Write out each line of the entries below that holds the word "detailed".

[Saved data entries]
►

Background: an optimization exercise with open tools, aiming at small area. Do not read the settings as production practice.
In this exercise RTL edits were held to simulation tests only and were not proved equivalent to the original.
The clock input has no modelled driver; a real chip could not lean on it and would need a root buffer or a full tree.
Power figures rest on the tool's default switching activity, not on a simulated workload.

rev 12:
## motor_drive_level_regulator
module motor_drive_level_regulator #(
  parameter int PWM_MID = 0,
  parameter int PWM_MAX = 1000
) (
  input  logic        clk,
  input  logic        rst_n,
  input  logic        in_tvalid,
  output logic        in_tready,
  input  logic [63:0] in_tdata,
  output logic        out_tvalid,
  input  logic        out_tready,
  output logic [23:0] out_tdata,
  input  logic        cfg_valid,
  output logic        cfg_ready,
  input  logic [2:0]  cfg_index,
  input  logic [13:0] cfg_data
);
export LEC_CHECK = 0
export ABC_AREA = 1
export CAP_MARGIN = 20
export CORE_MARGIN = 2
export CORE_UTILIZATION = 40
export SLEW_MARGIN = 20
create_clock -name core_clock -period 12.0 [get_ports {clk}]
standard.sh (not shown) runs the stock make flow with config.mk's settings and CLKGATE_MAP_FILE= SYNTH_SCRIPT=/design/flow/synth_recipe.tcl, a recipe that flattens the netlist after the stock synthesis.
==> flow/flow/run.sh <==
#!/bin/bash
# Own layout flow: the standard synthesis, then the combinational logic re-mapped with a
# stronger ABC area script (registers kept as they are), then the standard layout with
# the smallest buffer on the ports. Each tool's output goes to a log file of its own here.
set -euo pipefail
W=$PWD
R=$W/orfs/results/$FLOW_PLATFORM/motor_drive_level_regulator/base
YOSYS=$FLOW_HOME/../tools/install/yosys/bin/yosys
LIB=$FLOW_HOME/platforms/$FLOW_PLATFORM/lib/sky130_fd_sc_hd__tt_025C_1v80.lib

bash standard.sh synth > $W/flow_synth.log 2>&1
cp $R/1_2_yosys.v $W/std_netlist.v

sed -e "s#@LIB@#$LIB#g" -e "s#@IN@#$W/std_netlist.v#g" -e "s#@OUT@#$W/reabc_netlist.v#g" \
    -e "s#@ABC@#$W/flow/area.abc#g" -e "s#@STAT@#$W/reabc_stat.txt#g" \
    $W/flow/reabc.ys > $W/reabc_run.ys
$YOSYS -s $W/reabc_run.ys > $W/flow_reabc.log 2>&1

sed -e "s#@LIB@#$LIB#g" -e "s#@STD@#$W/std_netlist.v#g" -e "s#@NEW@#$W/reabc_netlist.v#g" \
    $W/flow/equiv.ys > $W/equiv_run.ys
# keep the standard netlist unless the re-mapped one is proven equal to it
if $YOSYS -s $W/equiv_run.ys > $W/flow_equiv.log 2>&1; then
  cp $W/reabc_netlist.v $R/1_2_yosys.v
else
  echo "re-mapped netlist not proven equal; keeping the standard one" >> $W/flow_equiv.log
fi
rm -f $R/1_synth.odb $R/1_synth.sdc
export BUFFER_PORTS_ARGS="-buffer_cell sky130_fd_sc_hd__buf_1"
# one tie cell for all the constant outputs
export SKIP_REPAIR_TIE_FANOUT=1
# hand-built clock tree, see flow/pre_cts.tcl
sed -e "s#@DIR@#$W/flow#g" $W/flow/pre_cts.tcl > $W/pre_cts_run.tcl
export PRE_CTS_TCL=$W/pre_cts_run.tcl
bash standard.sh > $W/flow_layout.log 2>&1
Other scripts of this flow, unchanged in this note and not shown: flow/flow/area.abc, flow/flow/equiv.ys, flow/flow/mktree.tcl, flow/flow/pre_cts.tcl, flow/flow/reabc.ys
> inputs changed (rev 12 -> rev 13)
--- a/flow/design.v
+++ b/flow/design.v
@@ -23,15 +23,15 @@
   output logic [23:0] out_tdata,
   input  logic        cfg_valid,
   output logic        cfg_ready,
   input  logic [2:0]  cfg_index,
   input  logic [13:0] cfg_data
 );
   logic [1:0]  mode_r;
-  logic [11:0] lim_n;
+  logic [11:0] lim_r;
   logic        bbc_r;
   logic        coast_r;
   logic        wen_r;
   logic [13:0] wspd_n;
   logic [12:0] wcur_n;
   logic [5:0]  wmax_n;
   logic        s1_valid_r;
@@ -74,26 +74,26 @@
     add10 = r[9:0];
   endfunction
   assign cfg_ready = 1'b1;
   logic [13:0] cfg_d;
   assign cfg_d = cfg_data & {14{rst_n}};
   always_ff @(posedge clk) begin
     if (!rst_n || (cfg_valid && cfg_index == 3'd0)) mode_r  <= cfg_d[1:0];
-    if (!rst_n || (cfg_valid && cfg_index == 3'd1)) lim_n   <= ~cfg_d[11:0];
+    if (!rst_n || (cfg_valid && cfg_index == 3'd1)) lim_r   <= cfg_d[11:0];
     if (!rst_n || (cfg_valid && cfg_index == 3'd2)) bbc_r   <= cfg_d[0];
     if (!rst_n || (cfg_valid && cfg_index == 3'd3)) coast_r <= cfg_d[0];
     if (!rst_n || (cfg_valid && cfg_index == 3'd4)) wen_r   <= cfg_d[0];
     if (!rst_n || (cfg_valid && cfg_index == 3'd5)) wspd_n  <= ~cfg_d[13:0];
     if (!rst_n || (cfg_valid && cfg_index == 3'd6)) wcur_n  <= ~cfg_d[12:0];
     if (!rst_n || (cfg_valid && cfg_index == 3'd7)) wmax_n  <= ~cfg_d[5:0];
   end
   assign s1_adv    = s1_valid_r && (!out_valid_r || out_tready);
   assign in_tready = !s1_valid_r || s1_adv;
   assign take      = in_tready && in_tvalid;
-  assign lim_on  = (lim_n != '1);
+  assign lim_on  = (lim_r != '0);
   assign abs_cfg = !lim_on && (mode_r != 2'd3);
   logic adv_pend;
   assign adv_pend = s1_valid_r && !abs_cfg;
   assign d = add10(drive_r, {{8{pend_r[1] & s1_valid_r}}, pend_r[1:0] & {2{s1_valid_r}}});
   logic [9:0] a10;
   assign a10 = add10({4'd0, adv_r}, {{8{pend_r[3] & adv_pend}}, pend_r[3:2] & {2{adv_pend}}});
   assign a = a10[5:0];
@@ -129,15 +129,15 @@
     cgn_neg = 1'b1;
     cgn_pos = 1'b0;
     for (int i = 0; i < 12; i++) begin
       cgn_pos = !cgn_neg && ((brk[i] && cur[i]) || ((brk[i] || cur[i]) && cgn_pos));
       cgn_neg = cgn_neg && !brk[i] && !cur[i];
     end
     cgn       = !cur_neg ? (cur_pos || brk_on) : cgn_pos;
-    x         = (mode_r == 2'd1) ? tgt : {2'b00, ~lim_n};
+    x         = (mode_r == 2'd1) ? tgt : {2'b00, lim_r};
     clt       = cur_neg || ult({2'b00, cur[11:0]}, x);
     cgt       = !cur_neg && ult(x, {2'b00, cur[11:0]});
     t_ge_s    = ugt(tgt, spd, brk_on);
     s_gt_t    = !t_ge_s;
     t_gt_s    = t_ge_s;
     dz   = (d == '0);
     dm   = (d[9:5] == 5'b11111) && (d[4] || d[3]);
Notes after the runs:
On peak fanout along the critical path: rev 13 sits below rev 12.
Delta (rev 13 minus rev 12): depth of the worst register-to-register path moved down; endpoint arrival time on the critical path moved down; post-detailed-routing wire length level.
Worst setup skew after layout in rev 13 vs rev 12: down 24 ps
[compare] base=rev 12 new=rev 13: sequential share of layout area lost 0.21 points, share of total power in combinational logic lower, number of placed cells counting well taps went down, pin count of the biggest net entering global routing shows a reduction of 5, die width saw little to no change.
Going from rev 12 to rev 13, starting DRC count in detailed routing grew by more than half.
Against rev 12, rev 13 comes in 11 lower on gate count of the mapped netlist.
primary input to flop as the kind of critical path was reported by rev 13, and flop to flop by rev 12.
No run of this note takes its clock network from TritonCTS; it comes from the design's own scripts or RTL.

==> re-timing with driven ports <==
No port has a modelled driver above. Below, the same layouts with a new extraction and two added sets of constraints. Step 1 sets driving cells, clkbuf_16 on the clock port and buf_2 on the other inputs (assumed; they add their load-dependent delay and slew). Step 2 times the ports against the registers' clock, not the clock port: input delays grow and output delays shrink by t, the midpoint of the rising clock arrivals with the driver on. Slacks: ideal / step 1 / step 2; pairs: ideal / step 1.
run	t (ns)	setup slack, ns	worst setup path after step 2	slew at the worst register clock pin (ns)	cell pins on the clock port's net
rev 12	0.450	5.078 / 5.078 / 4.919	input to register	0.12 / 0.12	1
rev 13	0.455	5.463 / 5.472 / 5.017	input to register	0.11 / 0.11	1
After both steps setup and hold are still met in every run listed. The setup slack of rev 13, which loses most, moves by +0.009 ns with the drivers and by -0.446 ns with both steps.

◄

**TASK ANSWER:**
Delta (rev 13 minus rev 12): depth of the worst register-to-register path moved down; endpoint arrival time on the critical path moved down; post-detailed-routing wire length level.
Going from rev 12 to rev 13, starting DRC count in detailed routing grew by more than half.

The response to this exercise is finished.